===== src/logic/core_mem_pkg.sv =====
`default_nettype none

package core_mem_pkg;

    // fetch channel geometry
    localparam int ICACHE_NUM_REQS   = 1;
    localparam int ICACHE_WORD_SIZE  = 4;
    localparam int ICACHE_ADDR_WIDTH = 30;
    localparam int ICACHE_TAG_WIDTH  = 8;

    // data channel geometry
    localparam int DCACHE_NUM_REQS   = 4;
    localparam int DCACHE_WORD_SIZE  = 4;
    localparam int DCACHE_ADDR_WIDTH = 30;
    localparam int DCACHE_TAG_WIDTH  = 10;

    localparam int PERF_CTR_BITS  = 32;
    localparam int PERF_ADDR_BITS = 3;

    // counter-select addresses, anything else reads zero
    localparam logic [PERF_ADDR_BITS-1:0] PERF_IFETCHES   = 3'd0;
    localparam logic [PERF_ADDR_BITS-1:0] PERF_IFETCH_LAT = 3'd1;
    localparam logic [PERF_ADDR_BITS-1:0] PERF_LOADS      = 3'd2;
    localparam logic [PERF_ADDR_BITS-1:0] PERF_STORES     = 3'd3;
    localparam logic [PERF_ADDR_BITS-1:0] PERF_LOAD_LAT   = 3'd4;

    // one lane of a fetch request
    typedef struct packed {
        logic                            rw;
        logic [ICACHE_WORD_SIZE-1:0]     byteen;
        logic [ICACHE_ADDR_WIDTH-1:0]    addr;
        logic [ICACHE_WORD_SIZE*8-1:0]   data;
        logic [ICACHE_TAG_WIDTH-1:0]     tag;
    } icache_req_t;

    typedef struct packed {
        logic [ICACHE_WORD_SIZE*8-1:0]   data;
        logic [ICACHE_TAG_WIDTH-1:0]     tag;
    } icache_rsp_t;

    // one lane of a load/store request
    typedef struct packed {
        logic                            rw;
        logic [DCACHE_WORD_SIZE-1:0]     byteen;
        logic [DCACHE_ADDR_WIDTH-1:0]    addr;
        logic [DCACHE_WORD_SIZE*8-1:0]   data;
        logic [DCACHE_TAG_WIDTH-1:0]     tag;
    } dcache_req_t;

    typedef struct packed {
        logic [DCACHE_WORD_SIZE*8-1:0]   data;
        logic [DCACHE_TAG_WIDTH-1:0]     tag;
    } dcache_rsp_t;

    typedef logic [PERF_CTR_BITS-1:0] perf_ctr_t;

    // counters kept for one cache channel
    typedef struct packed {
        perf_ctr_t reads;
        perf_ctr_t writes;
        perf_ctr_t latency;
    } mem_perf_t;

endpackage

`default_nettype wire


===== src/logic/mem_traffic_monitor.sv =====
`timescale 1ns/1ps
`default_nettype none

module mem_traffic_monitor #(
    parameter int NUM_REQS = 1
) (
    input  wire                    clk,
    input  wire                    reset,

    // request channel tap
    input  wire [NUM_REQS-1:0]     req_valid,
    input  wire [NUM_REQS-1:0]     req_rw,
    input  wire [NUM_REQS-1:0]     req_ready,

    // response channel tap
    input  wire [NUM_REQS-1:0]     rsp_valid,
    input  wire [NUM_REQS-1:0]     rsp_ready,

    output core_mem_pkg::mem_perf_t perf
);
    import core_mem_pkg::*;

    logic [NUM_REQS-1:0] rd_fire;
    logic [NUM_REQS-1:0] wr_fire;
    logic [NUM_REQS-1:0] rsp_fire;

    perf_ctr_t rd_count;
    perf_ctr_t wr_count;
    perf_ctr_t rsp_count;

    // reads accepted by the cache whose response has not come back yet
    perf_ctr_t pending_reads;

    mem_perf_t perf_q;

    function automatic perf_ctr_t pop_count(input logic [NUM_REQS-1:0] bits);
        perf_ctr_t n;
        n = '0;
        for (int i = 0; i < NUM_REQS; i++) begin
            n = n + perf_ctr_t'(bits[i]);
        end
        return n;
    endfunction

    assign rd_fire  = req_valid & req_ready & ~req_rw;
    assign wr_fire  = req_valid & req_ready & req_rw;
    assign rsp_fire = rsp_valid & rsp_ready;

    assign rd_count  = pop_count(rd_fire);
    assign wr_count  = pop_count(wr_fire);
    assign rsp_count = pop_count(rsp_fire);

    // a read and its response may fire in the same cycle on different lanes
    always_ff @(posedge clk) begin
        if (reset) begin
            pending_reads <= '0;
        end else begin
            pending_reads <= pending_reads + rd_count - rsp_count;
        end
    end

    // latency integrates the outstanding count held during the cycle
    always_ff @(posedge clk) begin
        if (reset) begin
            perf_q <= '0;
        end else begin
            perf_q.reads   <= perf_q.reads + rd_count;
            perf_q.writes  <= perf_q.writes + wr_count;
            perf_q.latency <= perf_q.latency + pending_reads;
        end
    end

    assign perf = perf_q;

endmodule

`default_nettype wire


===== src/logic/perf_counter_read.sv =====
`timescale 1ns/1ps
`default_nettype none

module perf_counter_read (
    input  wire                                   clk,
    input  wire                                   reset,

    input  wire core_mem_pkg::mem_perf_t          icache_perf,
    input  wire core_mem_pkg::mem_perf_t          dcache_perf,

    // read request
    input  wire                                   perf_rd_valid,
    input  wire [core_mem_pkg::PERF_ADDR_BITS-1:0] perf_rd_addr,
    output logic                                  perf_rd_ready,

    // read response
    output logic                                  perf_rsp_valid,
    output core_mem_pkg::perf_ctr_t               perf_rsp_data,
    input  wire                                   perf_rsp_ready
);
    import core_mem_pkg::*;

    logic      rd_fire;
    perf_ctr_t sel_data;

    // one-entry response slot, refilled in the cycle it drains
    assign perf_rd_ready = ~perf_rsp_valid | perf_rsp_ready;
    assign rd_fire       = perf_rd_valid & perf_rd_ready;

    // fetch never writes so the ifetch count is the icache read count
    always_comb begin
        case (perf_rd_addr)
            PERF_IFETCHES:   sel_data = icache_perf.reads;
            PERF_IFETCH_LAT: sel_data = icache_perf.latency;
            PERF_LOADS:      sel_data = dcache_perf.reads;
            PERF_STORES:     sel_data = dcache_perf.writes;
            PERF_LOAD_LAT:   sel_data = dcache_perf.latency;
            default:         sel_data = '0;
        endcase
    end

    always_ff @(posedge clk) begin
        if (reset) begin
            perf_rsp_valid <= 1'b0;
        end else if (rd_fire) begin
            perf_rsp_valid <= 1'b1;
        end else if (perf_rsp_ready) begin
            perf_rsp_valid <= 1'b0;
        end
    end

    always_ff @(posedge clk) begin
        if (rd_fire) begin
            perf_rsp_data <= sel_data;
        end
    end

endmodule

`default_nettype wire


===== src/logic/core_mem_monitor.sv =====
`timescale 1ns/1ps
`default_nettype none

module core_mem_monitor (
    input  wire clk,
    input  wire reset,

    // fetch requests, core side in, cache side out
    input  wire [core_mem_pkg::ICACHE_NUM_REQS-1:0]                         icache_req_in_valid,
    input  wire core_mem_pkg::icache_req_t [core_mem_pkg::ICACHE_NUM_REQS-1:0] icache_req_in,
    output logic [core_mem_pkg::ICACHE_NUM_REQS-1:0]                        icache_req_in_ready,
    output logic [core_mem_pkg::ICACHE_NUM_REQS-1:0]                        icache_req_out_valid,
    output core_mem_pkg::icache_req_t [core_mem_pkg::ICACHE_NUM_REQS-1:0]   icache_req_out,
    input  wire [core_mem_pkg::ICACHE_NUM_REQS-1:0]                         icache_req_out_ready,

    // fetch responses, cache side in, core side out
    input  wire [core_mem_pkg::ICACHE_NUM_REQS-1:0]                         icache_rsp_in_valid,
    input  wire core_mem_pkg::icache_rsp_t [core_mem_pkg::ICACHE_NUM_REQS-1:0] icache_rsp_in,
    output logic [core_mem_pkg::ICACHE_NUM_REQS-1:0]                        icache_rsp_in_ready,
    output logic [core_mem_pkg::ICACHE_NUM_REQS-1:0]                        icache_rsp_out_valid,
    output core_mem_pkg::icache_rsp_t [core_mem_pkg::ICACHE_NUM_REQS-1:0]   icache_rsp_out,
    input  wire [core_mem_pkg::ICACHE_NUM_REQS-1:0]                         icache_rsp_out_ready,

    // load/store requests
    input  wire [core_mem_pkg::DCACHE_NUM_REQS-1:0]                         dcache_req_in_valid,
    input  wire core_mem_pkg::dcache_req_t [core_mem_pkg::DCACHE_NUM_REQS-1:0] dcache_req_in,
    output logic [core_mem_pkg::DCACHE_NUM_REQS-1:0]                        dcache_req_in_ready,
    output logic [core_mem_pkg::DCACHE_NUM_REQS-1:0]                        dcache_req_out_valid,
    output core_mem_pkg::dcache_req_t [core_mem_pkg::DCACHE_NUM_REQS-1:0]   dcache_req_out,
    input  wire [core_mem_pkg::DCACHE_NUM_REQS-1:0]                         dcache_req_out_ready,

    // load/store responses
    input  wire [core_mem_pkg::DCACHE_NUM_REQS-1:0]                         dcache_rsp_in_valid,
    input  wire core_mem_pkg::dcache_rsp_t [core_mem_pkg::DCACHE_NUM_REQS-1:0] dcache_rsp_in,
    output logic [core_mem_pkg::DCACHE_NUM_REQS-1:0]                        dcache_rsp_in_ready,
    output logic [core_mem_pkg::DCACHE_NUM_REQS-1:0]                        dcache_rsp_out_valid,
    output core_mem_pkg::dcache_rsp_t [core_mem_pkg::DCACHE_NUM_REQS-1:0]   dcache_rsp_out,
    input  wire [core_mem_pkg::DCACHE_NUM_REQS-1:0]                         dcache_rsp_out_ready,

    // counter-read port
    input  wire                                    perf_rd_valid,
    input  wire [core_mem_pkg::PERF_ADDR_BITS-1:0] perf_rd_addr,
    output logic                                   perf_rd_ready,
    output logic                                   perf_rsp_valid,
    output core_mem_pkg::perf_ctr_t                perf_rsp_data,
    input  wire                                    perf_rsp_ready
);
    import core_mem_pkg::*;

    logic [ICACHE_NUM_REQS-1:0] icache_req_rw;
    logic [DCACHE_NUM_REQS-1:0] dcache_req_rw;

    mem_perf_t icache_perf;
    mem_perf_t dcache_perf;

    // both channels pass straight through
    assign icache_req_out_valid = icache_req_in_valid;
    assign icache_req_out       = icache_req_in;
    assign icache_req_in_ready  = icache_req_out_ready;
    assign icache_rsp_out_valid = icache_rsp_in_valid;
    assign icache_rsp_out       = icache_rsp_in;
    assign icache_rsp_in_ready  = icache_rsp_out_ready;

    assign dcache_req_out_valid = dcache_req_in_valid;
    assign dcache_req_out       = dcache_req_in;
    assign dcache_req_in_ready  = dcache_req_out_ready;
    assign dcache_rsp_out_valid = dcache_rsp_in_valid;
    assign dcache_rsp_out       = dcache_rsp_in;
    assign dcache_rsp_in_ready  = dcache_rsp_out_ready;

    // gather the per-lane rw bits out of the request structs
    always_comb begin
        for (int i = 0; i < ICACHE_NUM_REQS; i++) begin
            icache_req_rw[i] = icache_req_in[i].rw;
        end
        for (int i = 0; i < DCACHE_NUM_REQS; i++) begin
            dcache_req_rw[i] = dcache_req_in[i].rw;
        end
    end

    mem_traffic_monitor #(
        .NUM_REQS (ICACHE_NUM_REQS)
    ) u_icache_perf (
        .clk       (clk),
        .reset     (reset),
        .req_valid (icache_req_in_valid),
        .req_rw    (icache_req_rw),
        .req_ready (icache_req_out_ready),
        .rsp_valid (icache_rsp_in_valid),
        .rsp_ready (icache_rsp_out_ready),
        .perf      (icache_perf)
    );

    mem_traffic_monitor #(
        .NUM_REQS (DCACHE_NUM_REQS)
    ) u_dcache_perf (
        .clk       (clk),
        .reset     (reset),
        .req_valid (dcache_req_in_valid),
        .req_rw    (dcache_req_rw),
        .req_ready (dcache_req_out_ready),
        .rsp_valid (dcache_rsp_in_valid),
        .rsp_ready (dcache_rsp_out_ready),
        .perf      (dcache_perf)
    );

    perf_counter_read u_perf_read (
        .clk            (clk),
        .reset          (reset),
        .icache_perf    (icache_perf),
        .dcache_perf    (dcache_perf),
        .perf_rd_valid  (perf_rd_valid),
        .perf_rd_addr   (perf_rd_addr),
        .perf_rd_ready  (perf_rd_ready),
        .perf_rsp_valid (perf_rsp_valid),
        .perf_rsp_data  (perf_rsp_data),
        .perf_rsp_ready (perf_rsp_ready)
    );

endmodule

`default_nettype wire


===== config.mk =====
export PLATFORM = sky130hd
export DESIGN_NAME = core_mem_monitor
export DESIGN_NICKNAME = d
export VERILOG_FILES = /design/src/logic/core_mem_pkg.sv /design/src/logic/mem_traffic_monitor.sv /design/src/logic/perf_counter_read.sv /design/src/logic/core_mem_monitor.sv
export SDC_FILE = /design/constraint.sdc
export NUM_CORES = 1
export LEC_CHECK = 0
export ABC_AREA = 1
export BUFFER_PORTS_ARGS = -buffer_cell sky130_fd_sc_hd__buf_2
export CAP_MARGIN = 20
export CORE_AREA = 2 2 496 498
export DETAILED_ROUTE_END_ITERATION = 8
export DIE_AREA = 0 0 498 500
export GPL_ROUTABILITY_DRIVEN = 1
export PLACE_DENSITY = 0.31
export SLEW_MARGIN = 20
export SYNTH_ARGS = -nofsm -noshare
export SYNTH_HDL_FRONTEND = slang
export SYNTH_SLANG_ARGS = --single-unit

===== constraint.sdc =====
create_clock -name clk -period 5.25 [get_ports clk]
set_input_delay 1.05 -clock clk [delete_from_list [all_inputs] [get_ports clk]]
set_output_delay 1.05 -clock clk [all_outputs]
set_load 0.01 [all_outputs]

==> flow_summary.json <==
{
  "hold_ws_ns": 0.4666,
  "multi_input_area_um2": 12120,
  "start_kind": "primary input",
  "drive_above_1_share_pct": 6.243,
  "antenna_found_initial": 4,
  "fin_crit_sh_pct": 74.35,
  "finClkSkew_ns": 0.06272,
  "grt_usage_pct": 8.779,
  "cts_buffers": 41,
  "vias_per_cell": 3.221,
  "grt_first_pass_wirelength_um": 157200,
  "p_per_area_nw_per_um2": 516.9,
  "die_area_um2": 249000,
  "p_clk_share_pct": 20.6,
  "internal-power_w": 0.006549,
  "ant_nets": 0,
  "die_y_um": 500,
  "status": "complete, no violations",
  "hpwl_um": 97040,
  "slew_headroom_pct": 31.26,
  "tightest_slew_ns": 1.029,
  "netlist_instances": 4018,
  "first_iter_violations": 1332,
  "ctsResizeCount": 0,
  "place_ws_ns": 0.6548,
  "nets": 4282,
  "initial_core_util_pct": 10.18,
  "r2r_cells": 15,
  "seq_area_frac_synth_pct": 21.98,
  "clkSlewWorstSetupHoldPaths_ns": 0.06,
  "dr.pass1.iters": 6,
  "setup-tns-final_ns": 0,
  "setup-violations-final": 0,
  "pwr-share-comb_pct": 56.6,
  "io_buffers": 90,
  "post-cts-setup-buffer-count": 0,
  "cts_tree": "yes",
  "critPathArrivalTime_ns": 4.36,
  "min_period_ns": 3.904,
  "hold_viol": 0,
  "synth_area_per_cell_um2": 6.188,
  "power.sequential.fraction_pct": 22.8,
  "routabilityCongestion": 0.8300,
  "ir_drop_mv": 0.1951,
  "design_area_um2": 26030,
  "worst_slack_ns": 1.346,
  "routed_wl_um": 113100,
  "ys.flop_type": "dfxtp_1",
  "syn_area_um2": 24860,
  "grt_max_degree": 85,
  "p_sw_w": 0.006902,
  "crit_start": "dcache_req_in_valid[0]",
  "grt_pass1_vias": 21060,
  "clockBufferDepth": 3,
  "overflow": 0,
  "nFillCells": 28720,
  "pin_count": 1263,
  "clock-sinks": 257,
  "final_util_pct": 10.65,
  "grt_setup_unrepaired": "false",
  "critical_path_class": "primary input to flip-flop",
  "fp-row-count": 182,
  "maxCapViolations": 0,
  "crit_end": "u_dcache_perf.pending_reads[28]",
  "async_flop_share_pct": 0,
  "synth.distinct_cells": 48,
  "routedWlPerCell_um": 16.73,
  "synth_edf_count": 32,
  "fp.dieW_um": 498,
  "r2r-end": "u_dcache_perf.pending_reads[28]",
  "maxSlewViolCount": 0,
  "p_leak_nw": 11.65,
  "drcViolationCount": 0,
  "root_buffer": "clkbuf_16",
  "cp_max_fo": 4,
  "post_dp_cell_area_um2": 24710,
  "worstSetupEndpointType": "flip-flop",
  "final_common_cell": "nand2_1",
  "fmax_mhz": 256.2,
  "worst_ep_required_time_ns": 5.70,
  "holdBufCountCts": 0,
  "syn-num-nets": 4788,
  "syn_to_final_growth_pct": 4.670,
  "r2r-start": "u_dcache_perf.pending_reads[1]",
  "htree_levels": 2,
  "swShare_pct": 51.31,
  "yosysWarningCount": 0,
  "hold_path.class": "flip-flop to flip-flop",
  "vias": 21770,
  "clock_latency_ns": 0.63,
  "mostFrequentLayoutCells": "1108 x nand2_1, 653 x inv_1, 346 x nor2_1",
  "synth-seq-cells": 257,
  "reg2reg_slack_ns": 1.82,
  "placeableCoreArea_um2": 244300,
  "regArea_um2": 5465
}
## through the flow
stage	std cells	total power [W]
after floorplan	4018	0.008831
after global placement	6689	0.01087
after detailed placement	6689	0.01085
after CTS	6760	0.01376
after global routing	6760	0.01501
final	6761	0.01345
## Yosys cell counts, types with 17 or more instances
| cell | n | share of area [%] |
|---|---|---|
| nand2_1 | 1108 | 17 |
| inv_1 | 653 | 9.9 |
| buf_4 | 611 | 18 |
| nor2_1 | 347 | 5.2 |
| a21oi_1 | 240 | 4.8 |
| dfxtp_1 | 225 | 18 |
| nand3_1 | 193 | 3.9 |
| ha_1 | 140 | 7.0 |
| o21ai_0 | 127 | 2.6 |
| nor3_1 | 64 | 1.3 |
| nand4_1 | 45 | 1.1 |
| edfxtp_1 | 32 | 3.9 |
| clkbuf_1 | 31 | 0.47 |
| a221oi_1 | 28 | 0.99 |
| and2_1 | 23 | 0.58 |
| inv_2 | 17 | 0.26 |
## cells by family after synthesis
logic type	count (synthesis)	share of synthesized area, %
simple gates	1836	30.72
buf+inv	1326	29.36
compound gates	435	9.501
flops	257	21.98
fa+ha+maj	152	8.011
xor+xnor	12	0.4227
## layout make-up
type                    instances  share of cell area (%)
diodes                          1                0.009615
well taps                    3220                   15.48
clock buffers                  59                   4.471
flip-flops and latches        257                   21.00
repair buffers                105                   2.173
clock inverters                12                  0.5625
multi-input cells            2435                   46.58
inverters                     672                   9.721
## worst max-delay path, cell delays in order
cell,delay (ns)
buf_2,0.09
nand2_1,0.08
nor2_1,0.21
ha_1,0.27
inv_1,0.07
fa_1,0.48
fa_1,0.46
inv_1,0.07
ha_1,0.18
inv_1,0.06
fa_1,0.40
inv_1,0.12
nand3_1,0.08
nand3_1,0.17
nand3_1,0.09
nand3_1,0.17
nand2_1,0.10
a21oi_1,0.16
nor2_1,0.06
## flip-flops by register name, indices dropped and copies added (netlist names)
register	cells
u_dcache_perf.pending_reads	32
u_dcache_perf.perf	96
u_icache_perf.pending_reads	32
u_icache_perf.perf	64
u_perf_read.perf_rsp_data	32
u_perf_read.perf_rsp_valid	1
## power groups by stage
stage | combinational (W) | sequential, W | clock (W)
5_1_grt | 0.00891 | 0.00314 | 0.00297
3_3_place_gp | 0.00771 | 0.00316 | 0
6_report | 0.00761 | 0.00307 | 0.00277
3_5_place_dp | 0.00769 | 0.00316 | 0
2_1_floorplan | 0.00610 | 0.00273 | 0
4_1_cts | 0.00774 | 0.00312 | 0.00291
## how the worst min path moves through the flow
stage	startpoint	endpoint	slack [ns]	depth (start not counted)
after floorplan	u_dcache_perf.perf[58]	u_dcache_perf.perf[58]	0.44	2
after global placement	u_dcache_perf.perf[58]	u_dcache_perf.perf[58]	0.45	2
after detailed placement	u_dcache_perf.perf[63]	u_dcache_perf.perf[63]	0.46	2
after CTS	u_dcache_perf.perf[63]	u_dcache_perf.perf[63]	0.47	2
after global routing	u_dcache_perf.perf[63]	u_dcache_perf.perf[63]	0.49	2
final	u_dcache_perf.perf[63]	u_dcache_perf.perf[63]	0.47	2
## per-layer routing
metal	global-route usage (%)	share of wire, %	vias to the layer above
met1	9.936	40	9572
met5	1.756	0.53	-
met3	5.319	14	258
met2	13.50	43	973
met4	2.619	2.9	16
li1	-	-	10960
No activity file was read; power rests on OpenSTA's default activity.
┄┄┄┄┄┄
Return word for word the lines above from the line with "347 | 5.2 |" to the line with "nor2_1,0.06", including both and leaving out all others.

| nor2_1 | 347 | 5.2 |
| a21oi_1 | 240 | 4.8 |
| dfxtp_1 | 225 | 18 |
| nand3_1 | 193 | 3.9 |
| ha_1 | 140 | 7.0 |
| o21ai_0 | 127 | 2.6 |
| nor3_1 | 64 | 1.3 |
| nand4_1 | 45 | 1.1 |
| edfxtp_1 | 32 | 3.9 |
| clkbuf_1 | 31 | 0.47 |
| a221oi_1 | 28 | 0.99 |
| and2_1 | 23 | 0.58 |
| inv_2 | 17 | 0.26 |
## cells by family after synthesis
logic type	count (synthesis)	share of synthesized area, %
simple gates	1836	30.72
buf+inv	1326	29.36
compound gates	435	9.501
flops	257	21.98
fa+ha+maj	152	8.011
xor+xnor	12	0.4227
## layout make-up
type                    instances  share of cell area (%)
diodes                          1                0.009615
well taps                    3220                   15.48
clock buffers                  59                   4.471
flip-flops and latches        257                   21.00
repair buffers                105                   2.173
clock inverters                12                  0.5625
multi-input cells            2435                   46.58
inverters                     672                   9.721
## worst max-delay path, cell delays in order
cell,delay (ns)
buf_2,0.09
nand2_1,0.08
nor2_1,0.21
ha_1,0.27
inv_1,0.07
fa_1,0.48
fa_1,0.46
inv_1,0.07
ha_1,0.18
inv_1,0.06
fa_1,0.40
inv_1,0.12
nand3_1,0.08
nand3_1,0.17
nand3_1,0.09
nand3_1,0.17
nand2_1,0.10
a21oi_1,0.16
nor2_1,0.06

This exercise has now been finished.